A bug in exprIsHNF
Introduction
The function exprIsHNF
checks whether a given CoreExpr
is in head normal form. It uses the exprIsHNFlike
to do the bulk of the work, which in turn is defined in terms of is_hnf_like
which is where the bug is.
The particular buggy code path is when it checks if an application is in head normal form.
Running Example
As a running example we can take the example listed in a comment in this function:
f (x /# y)
-- where f has arity two
As a comment explains, usually partially applied functions are in HNF, but in this case the unboxed argument still needs evaluation, so f (x /# y)
is not in HNF and exprIsHNF
should return False
.
The Bug
The relevant case of is_hnf_like
is:
is_hnf_like (App e a)
| isValArg a = app_is_value e 1
| otherwise = is_hnf_like e
Our running example matches this case with [e :-> f]
and [a :-> x /# y]
. The code checks isValArg (x /# y)
which returns True
(isValArg
simply checks that its argument is not a type).

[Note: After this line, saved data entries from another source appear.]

## src/logic/fp_timing_pkg.sv

```systemverilog
// package: register indices, field positions, reset values and state for the panel timing block
package fp_timing_pkg;

  // ==========================================================================
  // register indices on the extension index port
  localparam logic [7:0] IDX_HORIZ_DISPLAY_END = 8'h18;
  localparam logic [7:0] IDX_HORIZ_SYNC_START  = 8'h19;
  localparam logic [7:0] IDX_HORIZ_SYNC_END    = 8'h1a;
  localparam logic [7:0] IDX_HORIZ_TOTAL       = 8'h1b;
  localparam logic [7:0] IDX_HORIZ_SIZE        = 8'h1c;
  localparam logic [7:0] IDX_BLANK_END_SKEW    = 8'h1d;
  localparam logic [7:0] IDX_ALT_ROW_OFFSET    = 8'h1e;
  localparam logic [7:0] IDX_VIRTUAL_SWITCH    = 8'h1f;
  localparam logic [7:0] IDX_ALT_MAX_SCANLINE  = 8'h24;
  localparam logic [7:0] IDX_VIDEO_PATH_CTRL   = 8'h28;
  localparam logic [7:0] IDX_DEFAULT_VIDEO     = 8'h2b;
  localparam logic [7:0] IDX_FRAME_MARKER_DLY  = 8'h2c;
  localparam logic [7:0] IDX_LINE_PULSE_DLY    = 8'h2d;
  localparam logic [7:0] IDX_LINE_PULSE_WIDTH  = 8'h2f;
  localparam logic [7:0] IDX_SCRATCH_FLAGS     = 8'h44;
  localparam logic [7:0] IDX_PANEL_FORMAT      = 8'h50;

  // ==========================================================================
  // field positions and masks
  localparam int          SENSE_BIT         = 7;
  localparam int          SHUT_OFF_BIT      = 2;
  localparam int          PATH8_BIT         = 4;
  localparam int          PAN3_BIT          = 6;
  localparam int          TALL_PLANE_BIT    = 7;
  localparam int          LP_DLY_MSB_BIT    = 5;
  localparam int          LP_DLY_OFF_BIT    = 6;
  localparam int          FM_DLY_OFF_BIT    = 7;
  localparam int          GRAY_OVERRIDE_BIT = 6;
  localparam logic [7:0]  SYNC_END_MASK     = 8'h1f;
  localparam logic [7:0]  SWITCH_MASK       = 8'h8f;
  localparam logic [7:0]  SCANLINE_MASK     = 8'h1f;
  localparam logic [7:0]  SKEW_MASK         = 8'h60;
  localparam logic [7:0]  WIDTH_MASK        = 8'hef;
  localparam logic [8:0]  TOTAL_ADJUST      = 9'h004;
  localparam logic [7:0]  REG_RESET         = 8'h00;

  // ==========================================================================
  // encodings
  localparam logic [1:0]  DITHER_OFF        = 2'h0;
  localparam logic [1:0]  DITHER_256_ONLY   = 2'h1;
  localparam logic [1:0]  DITHER_ALL        = 2'h2;
  localparam logic [1:0]  PLANE_TWO         = 2'h2;
  localparam logic [1:0]  PLANE_THREE       = 2'h3;
  localparam logic [1:0]  GRAY_EXTENDED     = 2'h3;
  localparam logic [1:0]  WIDTH_ONE_LINE    = 2'h1;
  localparam logic [1:0]  WIDTH_TWO_LINES   = 2'h2;

  // ==========================================================================
  // programmed registers
  typedef struct packed {
    logic [7:0] disp_end;
    logic [7:0] sync_start;
    logic [7:0] sync_end;
    logic [7:0] total;
    logic [7:0] panel_size;
    logic [7:0] skew;
    logic [7:0] row_offset;
    logic [7:0] vswitch;
    logic [7:0] max_scan;
    logic [7:0] path_ctrl;
    logic [7:0] default_video;
    logic [7:0] fm_delay;
    logic [7:0] lp_delay;
    logic [7:0] lp_width;
    logic [7:0] flags;
    logic [7:0] panel_format;
  } regs_t;

  // whole state of the block
  typedef struct packed {
    regs_t      regs;
    logic [7:0] border;
    logic [7:0] rdata;
    logic [8:0] hcount;
    logic       hsync;
    logic       blank_prev;
    logic       vsync_prev;
    logic       fm_armed;
    logic [7:0] fm_count;
    logic       frame_marker;
    logic [1:0] fm_lines;
    logic       lp_armed;
    logic [8:0] lp_count;
    logic       line_pulse;
    logic [3:0] lp_wcount;
    logic [2:0] shift_count;
    logic       shift_tick;
    logic [7:0] video;
  } state_t;

endpackage : fp_timing_pkg

```

## src/logic/fp_panel_timing.sv

```systemverilog
// panel timing, line pulse, frame marker and blank-time video shaping
`timescale 1ns/100ps

module fp_panel_timing #(
  parameter int HCOUNT_W = 9
) (
  input  wire logic       CLK_I,
  input  wire logic       SYS_RST_I,
  input  wire logic       REG_WR_I,
  input  wire logic       REG_RD_I,
  input  wire logic [7:0] REG_INDEX_I,
  input  wire logic [7:0] REG_WDATA_I,
  output logic      [7:0] REG_RDATA_O,
  input  wire logic       BORDER_WR_I,
  input  wire logic [7:0] BORDER_WDATA_I,
  input  wire logic       WP_GROUP1_I,
  input  wire logic       WP_BORDER_I,
  input  wire logic [1:0] MISC_SWITCH_SEL_I,
  output logic            SWITCH_SENSE_O,
  input  wire logic       CHAR_TICK_I,
  input  wire logic       DOT_TICK_I,
  input  wire logic       VSYNC_I,
  input  wire logic       VBLANK_I,
  input  wire logic       H_COMPRESS_I,
  input  wire logic       DUAL_PANEL_I,
  input  wire logic       SCREEN_OFF_I,
  input  wire logic       ADAPTER_EMU_I,
  input  wire logic       MODE_VIDEO_EN_I,
  input  wire logic       MODE_256_I,
  input  wire logic [2:0] PIXEL_PAN_I,
  input  wire logic [7:0] PIXEL_I,
  output logic      [7:0] VIDEO_O,
  output logic            HSYNC_O,
  output logic            FRAME_MARKER_O,
  output logic            LINE_PULSE_O,
  output logic            SHIFT_TICK_O,
  output logic            PANEL_BLANK_O,
  output logic      [7:0] PANEL_SIZE_O,
  output logic      [8:0] ROW_OFFSET_O,
  output logic      [4:0] TALL_ROW_LINES_O,
  output logic            VIDEO_PATH8_O,
  output logic      [2:0] PAN_SEL_O,
  output logic      [1:0] TALL_PLANE_O,
  output logic      [1:0] GRAY_MODE_O,
  output logic            DITHER_ON_O
);

  // ==========================================================================
  // elaboration checks
  if (HCOUNT_W < 9) begin : g_bad_width
    $error("HCOUNT_W must cover total plus five");
  end

  fp_timing_pkg::state_t st_q;
  fp_timing_pkg::state_t st_d;

  logic       blanked;
  logic       hblank_now;
  logic       blank_end;
  logic       line_end;
  logic       sync_start_hit;
  logic       sync_end_hit;
  logic       vsync_rise;
  logic [8:0] total_end;
  logic [8:0] lp_delay_val;
  logic [2:0] shift_last;

  // ==========================================================================
  // timing events
  assign total_end  = {1'b0, st_q.regs.total} + fp_timing_pkg::TOTAL_ADJUST;
  assign line_end   = CHAR_TICK_I && (st_q.hcount == total_end);
  // display end is only compared, so characters past it are blank time
  assign hblank_now = (st_q.hcount > {1'b0, st_q.regs.disp_end});
  assign blank_end  = st_q.blank_prev && !(hblank_now || VBLANK_I);
  assign sync_start_hit = CHAR_TICK_I &&
                          (st_q.hcount[7:0] == st_q.regs.sync_start);
  assign sync_end_hit   = CHAR_TICK_I &&
                          (st_q.hcount[4:0] == st_q.regs.sync_end[4:0]);
  assign vsync_rise   = VSYNC_I && !st_q.vsync_prev;
  assign lp_delay_val = {st_q.regs.lp_width[fp_timing_pkg::LP_DLY_MSB_BIT],
                         st_q.regs.lp_delay};
  assign blanked      = SCREEN_OFF_I ||
                        (ADAPTER_EMU_I && !MODE_VIDEO_EN_I);
  // divide by 1, 2, 4 or 8 dot ticks
  assign shift_last   = 3'((4'h1 << st_q.regs.panel_format[5:4]) - 4'h1);

  // ==========================================================================
  // next state
  always_comb begin
    st_d = st_q;
    st_d.vsync_prev = VSYNC_I;
    st_d.blank_prev = hblank_now || VBLANK_I;
    st_d.shift_tick = 1'b0;

    // register writes
    if (REG_WR_I) begin
      case (REG_INDEX_I)
        fp_timing_pkg::IDX_HORIZ_DISPLAY_END: begin
          st_d.regs.disp_end = REG_WDATA_I;
        end
        fp_timing_pkg::IDX_HORIZ_SYNC_START: begin
          st_d.regs.sync_start = REG_WDATA_I;
        end
        fp_timing_pkg::IDX_HORIZ_SYNC_END: begin
          st_d.regs.sync_end = REG_WDATA_I & fp_timing_pkg::SYNC_END_MASK;
        end
        fp_timing_pkg::IDX_HORIZ_TOTAL: begin
          st_d.regs.total = REG_WDATA_I;
        end
        fp_timing_pkg::IDX_HORIZ_SIZE: begin
          st_d.regs.panel_size = REG_WDATA_I;
        end
        fp_timing_pkg::IDX_BLANK_END_SKEW: begin
          st_d.regs.skew = REG_WDATA_I & fp_timing_pkg::SKEW_MASK;
        end
        fp_timing_pkg::IDX_ALT_ROW_OFFSET: begin
          st_d.regs.row_offset = REG_WDATA_I;
        end
        fp_timing_pkg::IDX_VIRTUAL_SWITCH: begin
          st_d.regs.vswitch = REG_WDATA_I & fp_timing_pkg::SWITCH_MASK;
        end
        fp_timing_pkg::IDX_ALT_MAX_SCANLINE: begin
          st_d.regs.max_scan = REG_WDATA_I & fp_timing_pkg::SCANLINE_MASK;
        end
        fp_timing_pkg::IDX_VIDEO_PATH_CTRL: begin
          st_d.regs.path_ctrl = REG_WDATA_I;
        end
        fp_timing_pkg::IDX_DEFAULT_VIDEO: begin
          st_d.regs.default_video = REG_WDATA_I;
        end
        fp_timing_pkg::IDX_FRAME_MARKER_DLY: begin
          st_d.regs.fm_delay = REG_WDATA_I;
        end
        fp_timing_pkg::IDX_LINE_PULSE_DLY: begin
          st_d.regs.lp_delay = REG_WDATA_I;
        end
        fp_timing_pkg::IDX_LINE_PULSE_WIDTH: begin
          st_d.regs.lp_width = REG_WDATA_I & fp_timing_pkg::WIDTH_MASK;
        end
        fp_timing_pkg::IDX_SCRATCH_FLAGS: begin
          st_d.regs.flags = REG_WDATA_I;
        end
        fp_timing_pkg::IDX_PANEL_FORMAT: begin
          st_d.regs.panel_format = REG_WDATA_I;
        end
        default: begin
        end
      endcase
    end

    // border color, guarded by two protect bits
    if (BORDER_WR_I && !WP_GROUP1_I && !WP_BORDER_I) begin
      st_d.border = BORDER_WDATA_I;
    end

    // register reads, reserved and sense bits return zero
    if (REG_RD_I) begin
      case (REG_INDEX_I)
        fp_timing_pkg::IDX_HORIZ_DISPLAY_END: st_d.rdata = st_q.regs.disp_end;
        fp_timing_pkg::IDX_HORIZ_SYNC_START: st_d.rdata = st_q.regs.sync_start;
        fp_timing_pkg::IDX_HORIZ_SYNC_END: st_d.rdata = st_q.regs.sync_end;
        fp_timing_pkg::IDX_HORIZ_TOTAL: st_d.rdata = st_q.regs.total;
        fp_timing_pkg::IDX_HORIZ_SIZE: st_d.rdata = st_q.regs.panel_size;
        fp_timing_pkg::IDX_BLANK_END_SKEW: st_d.rdata = st_q.regs.skew;
        fp_timing_pkg::IDX_ALT_ROW_OFFSET: st_d.rdata = st_q.regs.row_offset;
        fp_timing_pkg::IDX_VIRTUAL_SWITCH: begin
          st_d.rdata = {4'h0, st_q.regs.vswitch[3:0]};
        end
        fp_timing_pkg::IDX_ALT_MAX_SCANLINE: st_d.rdata = st_q.regs.max_scan;
        fp_timing_pkg::IDX_VIDEO_PATH_CTRL: st_d.rdata = st_q.regs.path_ctrl;
        fp_timing_pkg::IDX_DEFAULT_VIDEO: begin
          st_d.rdata = st_q.regs.default_video;
        end
        fp_timing_pkg::IDX_FRAME_MARKER_DLY: st_d.rdata = st_q.regs.fm_delay;
        fp_timing_pkg::IDX_LINE_PULSE_DLY: st_d.rdata = st_q.regs.lp_delay;
        fp_timing_pkg::IDX_LINE_PULSE_WIDTH: st_d.rdata = st_q.regs.lp_width;
        fp_timing_pkg::IDX_SCRATCH_FLAGS: st_d.rdata = st_q.regs.flags;
        fp_timing_pkg::IDX_PANEL_FORMAT: st_d.rdata = st_q.regs.panel_format;
        default: st_d.rdata = 8'h00;
      endcase
    end

    // character counter
    if (line_end) begin
      st_d.hcount = 9'h000;
    end else if (CHAR_TICK_I) begin
      st_d.hcount = st_q.hcount + 9'h001;
    end

    // panel sync: end wins so a zero width never sticks high
    if (sync_end_hit) begin
      st_d.hsync = 1'b0;
    end else if (sync_start_hit) begin
      st_d.hsync = 1'b1;
    end

    // frame marker width counted in panel syncs, so a delayed start spans whole lines
    if (st_q.frame_marker && sync_start_hit) begin
      if (st_q.fm_lines == 2'h1) begin
        st_d.frame_marker = 1'b0;
      end
      st_d.fm_lines = st_q.fm_lines - 2'h1;
    end

    // frame marker start
    if (vsync_rise) begin
      if (st_q.regs.lp_width[fp_timing_pkg::FM_DLY_OFF_BIT] ||
          (st_q.regs.fm_delay == 8'h00)) begin
        st_d.frame_marker = 1'b1;
        st_d.fm_armed     = 1'b0;
        st_d.fm_lines     = DUAL_PANEL_I ? fp_timing_pkg::WIDTH_TWO_LINES
                                         : fp_timing_pkg::WIDTH_ONE_LINE;
      end else begin
        st_d.fm_armed = 1'b1;
        st_d.fm_count = st_q.regs.fm_delay;
      end
    end else if (st_q.fm_armed && sync_start_hit) begin
      if (st_q.fm_count == 8'h01) begin
        st_d.fm_armed     = 1'b0;
        st_d.frame_marker = 1'b1;
        st_d.fm_lines     = DUAL_PANEL_I ? fp_timing_pkg::WIDTH_TWO_LINES
                                         : fp_timing_pkg::WIDTH_ONE_LINE;
      end
      st_d.fm_count = st_q.fm_count - 8'h01;
    end

    // line pulse width, then start; a new start restarts the width
    if (st_q.line_pulse && CHAR_TICK_I) begin
      if (st_q.lp_wcount == 4'h0) begin
        st_d.line_pulse = 1'b0;
      end else begin
        st_d.lp_wcount = st_q.lp_wcount - 4'h1;
      end
    end
    if (blank_end) begin
      if (st_q.regs.lp_width[fp_timing_pkg::LP_DLY_OFF_BIT] || H_COMPRESS_I) begin
        st_d.line_pulse = 1'b1;
        st_d.lp_armed   = 1'b0;
        st_d.lp_wcount  = st_q.regs.lp_width[3:0];
      end else begin
        st_d.lp_armed = 1'b1;
        st_d.lp_count = lp_delay_val;
      end
    end else if (st_q.lp_armed && CHAR_TICK_I) begin
      if (st_q.lp_count == 9'h000) begin
        st_d.lp_armed   = 1'b0;
        st_d.line_pulse = 1'b1;
        st_d.lp_wcount  = st_q.regs.lp_width[3:0];
      end else begin
        st_d.lp_count = st_q.lp_count - 9'h001;
      end
    end

    // shift clock divider
    if (DOT_TICK_I) begin
      if (st_q.shift_count >= shift_last) begin
        st_d.shift_count = 3'h0;
        st_d.shift_tick  = 1'b1;
      end else begin
        st_d.shift_count = st_q.shift_count + 3'h1;
      end
    end

    // video forcing sits ahead of palette and gray logic
    if (blanked) begin
      st_d.video = st_q.regs.default_video;
    end else if (hblank_now || VBLANK_I) begin
      st_d.video = st_q.regs.path_ctrl[fp_timing_pkg::SHUT_OFF_BIT]
                 ? st_q.regs.default_video : st_q.border;
    end else begin
      st_d.video = PIXEL_I;
    end
  end

  // ==========================================================================
  // state register
  always_ff @(posedge CLK_I or posedge SYS_RST_I) begin
    if (SYS_RST_I) begin
      st_q <= '0;
    end else begin
      st_q <= st_d;
    end
  end

  // ==========================================================================
  // outputs
  assign REG_RDATA_O    = st_q.rdata;
  assign VIDEO_O        = st_q.video;
  assign HSYNC_O        = st_q.hsync;
  assign FRAME_MARKER_O = st_q.frame_marker;
  assign LINE_PULSE_O   = st_q.line_pulse;
  assign SHIFT_TICK_O   = st_q.shift_tick;
  assign PANEL_BLANK_O  = st_q.blank_prev;
  assign PANEL_SIZE_O   = st_q.regs.panel_size;
  assign ROW_OFFSET_O   = {1'b0, st_q.regs.row_offset} + 9'h001;
  assign TALL_ROW_LINES_O = st_q.regs.max_scan[4:0];
  assign SWITCH_SENSE_O = st_q.regs.vswitch[fp_timing_pkg::SENSE_BIT] &&
                          st_q.regs.vswitch[3 - MISC_SWITCH_SEL_I];
  assign VIDEO_PATH8_O  = st_q.regs.path_ctrl[fp_timing_pkg::PATH8_BIT];
  // on the 8-bit path, bit 0 of panning only counts with the three-bit option; otherwise it always counts
  assign PAN_SEL_O = !VIDEO_PATH8_O ? PIXEL_PAN_I
                   : st_q.regs.path_ctrl[fp_timing_pkg::PAN3_BIT]
                   ? PIXEL_PAN_I : {PIXEL_PAN_I[2:1], 1'b0};
  assign TALL_PLANE_O = st_q.regs.path_ctrl[fp_timing_pkg::TALL_PLANE_BIT]
                      ? fp_timing_pkg::PLANE_TWO
                      : fp_timing_pkg::PLANE_THREE;
  assign GRAY_MODE_O =
    st_q.regs.panel_format[fp_timing_pkg::GRAY_OVERRIDE_BIT]
    ? fp_timing_pkg::GRAY_EXTENDED : st_q.regs.panel_format[1:0];
  assign DITHER_ON_O =
    (st_q.regs.panel_format[3:2] == fp_timing_pkg::DITHER_ALL) ||
    ((st_q.regs.panel_format[3:2] == fp_timing_pkg::DITHER_256_ONLY) &&
     MODE_256_I);

  // ==========================================================================
  // checks
  property p_border_guard;
    @(posedge CLK_I) disable iff (SYS_RST_I)
      BORDER_WR_I && (WP_GROUP1_I || WP_BORDER_I) |=> $stable(st_q.border);
  endproperty
  a_border_guard: assert property (p_border_guard)
    else $error("border color changed while protected");

  property p_sync_start;
    @(posedge CLK_I) disable iff (SYS_RST_I)
      sync_start_hit && !sync_end_hit |=> HSYNC_O;
  endproperty
  a_sync_start: assert property (p_sync_start)
    else $error("panel sync did not start");

  property p_sync_end;
    @(posedge CLK_I) disable iff (SYS_RST_I)
      sync_end_hit |=> !HSYNC_O;
  endproperty
  a_sync_end: assert property (p_sync_end)
    else $error("panel sync did not end");

  property p_counter_wrap;
    @(posedge CLK_I) disable iff (SYS_RST_I)
      line_end |=> st_q.hcount == 9'h000;
  endproperty
  a_counter_wrap: assert property (p_counter_wrap)
    else $error("character counter missed its wrap");

  property p_border_video;
    @(posedge CLK_I) disable iff (SYS_RST_I)
      !blanked && (hblank_now || VBLANK_I) &&
      !st_q.regs.path_ctrl[fp_timing_pkg::SHUT_OFF_BIT]
      |=> VIDEO_O == $past(st_q.border);
  endproperty
  a_border_video: assert property (p_border_video)
    else $error("blank time video is not the border color");

  property p_blanked_video;
    @(posedge CLK_I) disable iff (SYS_RST_I)
      blanked |=> VIDEO_O == $past(st_q.regs.default_video);
  endproperty
  a_blanked_video: assert property (p_blanked_video)
    else $error("blanked screen is not default video");

  property p_lp_direct;
    @(posedge CLK_I) disable iff (SYS_RST_I)
      blank_end && (st_q.regs.lp_width[fp_timing_pkg::LP_DLY_OFF_BIT] ||
                    H_COMPRESS_I)
      |=> LINE_PULSE_O &&
          st_q.lp_wcount == $past(st_q.regs.lp_width[3:0]);
  endproperty
  a_lp_direct: assert property (p_lp_direct)
    else $error("line pulse not at blank end");

  property p_fm_direct;
    @(posedge CLK_I) disable iff (SYS_RST_I)
      vsync_rise && st_q.regs.lp_width[fp_timing_pkg::FM_DLY_OFF_BIT]
      |=> FRAME_MARKER_O;
  endproperty
  a_fm_direct: assert property (p_fm_direct)
    else $error("frame marker not at internal vsync");

  property p_sense_read;
    @(posedge CLK_I) disable iff (SYS_RST_I)
      REG_RD_I && (REG_INDEX_I == fp_timing_pkg::IDX_VIRTUAL_SWITCH)
      |=> REG_RDATA_O[7:4] == 4'h0;
  endproperty
  a_sense_read: assert property (p_sense_read)
    else $error("sense bit did not read zero");

endmodule // fp_panel_timing

```

## config.mk

```make
export PLATFORM = sky130hd
export DESIGN_NAME = fp_panel_timing
export DESIGN_NICKNAME = d
export VERILOG_FILES = /design/src/logic/fp_timing_pkg.sv /design/src/logic/fp_panel_timing.sv
export SDC_FILE = /design/constraint.sdc
export NUM_CORES = 1
export LEC_CHECK = 0
export BUFFER_PORTS_ARGS = -buffer_cell sky130_fd_sc_hd__buf_2
export CAP_MARGIN = 20
export CORE_MARGIN = 3
export CORE_UTILIZATION = 40
export CTS_CLUSTER_SIZE = 24
export DETAILED_ROUTE_END_ITERATION = 6
export SKIP_LAST_GASP = 1
export SYNTH_ARGS = -nofsm -noshare
export SYNTH_HDL_FRONTEND = slang
export SYNTH_SLANG_ARGS = --single-unit
export TNS_END_PERCENT = 5
```

## constraint.sdc

```tcl
create_clock -name CLK_I -period 10.6 [get_ports CLK_I]
set_input_delay 2.12 -clock CLK_I [delete_from_list [all_inputs] [get_ports CLK_I]]
set_output_delay 2.12 -clock CLK_I [all_outputs]
set_load 0.1 [all_outputs]
```
<file path="config.mk">
export PLATFORM = sky130hd
export DESIGN_NAME = ptc_top
export DESIGN_NICKNAME = d
export VERILOG_FILES = /design/src/ptc_top.v /design/src/ptc_stage.v
export VERILOG_INCLUDE_DIRS = /design/src /design/src/src
export SDC_FILE = /design/constraint.sdc
export NUM_CORES = 1
export LEC_CHECK = 0
export BUFFER_PORTS_ARGS = -buffer_cell sky130_fd_sc_hd__buf_2
export CAP_MARGIN = 20
export CORE_MARGIN = 1.5
export CORE_UTILIZATION = 37
export CTS_CLUSTER_SIZE = 14
export DETAILED_ROUTE_END_ITERATION = 10
export GPL_TIMING_DRIVEN = 0
export REMOVE_ABC_BUFFERS = 1
export SYNTH_ARGS = -nofsm -noshare
export SYNTH_HDL_FRONTEND = slang
export SYNTH_SLANG_ARGS = --single-unit
</file>
<file path="constraint.sdc">
create_clock -name I_CLOCK -period 4.8 [get_ports I_CLOCK]
set_clock_uncertainty 0.05 [all_clocks]
set_input_delay 0.72 -clock I_CLOCK [delete_from_list [all_inputs] [get_ports I_CLOCK]]
set_output_delay 0.72 -clock I_CLOCK [all_outputs]
set_load 0.02 [all_outputs]
</file>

So, we take the app_is_value f 1
case.
This is the bug, we throw away the a
, or in the running example x /# y
!
The relevant case of app_is_value
is:
app_is_value (Var f) nva = id_app_is_value f nva
So in the running example it will continue with id_app_is_value f 1
.
And id_app_is_value
is defined as:
id_app_is_value id n_val_args
= is_con id
|| idArity id > n_val_args
In the running example f
is not a constructor and its arity is 2, so this ends up checking 2 > 1
which is True
, not False
as we expected!
The Solution
What needs to happen instead? The app_is_value
function does have the required logic in the case for App
(and that is also where the comment about f (x /# y)
is):
app_is_value (App f a) nva
| isValArg a =
app_is_value f (nva + 1) &&
not (needsCaseBinding (exprType a) a)
-- For example f (x /# y) where f has arity two, and the first
-- argument is unboxed. This is not a value!
-- But f 34# is a value.
-- NB: Check app_is_value first, the arity check is cheaper
A quick fix then would be to change the App
case of is_hnf_expr
to:
is_hnf_like (App e a)
| isValArg a = app_is_value (App e a) 0
| otherwise = is_hnf_like e
But in light of !10841 (comment 517254) I think there is more we need to do here around constructors with strict fields.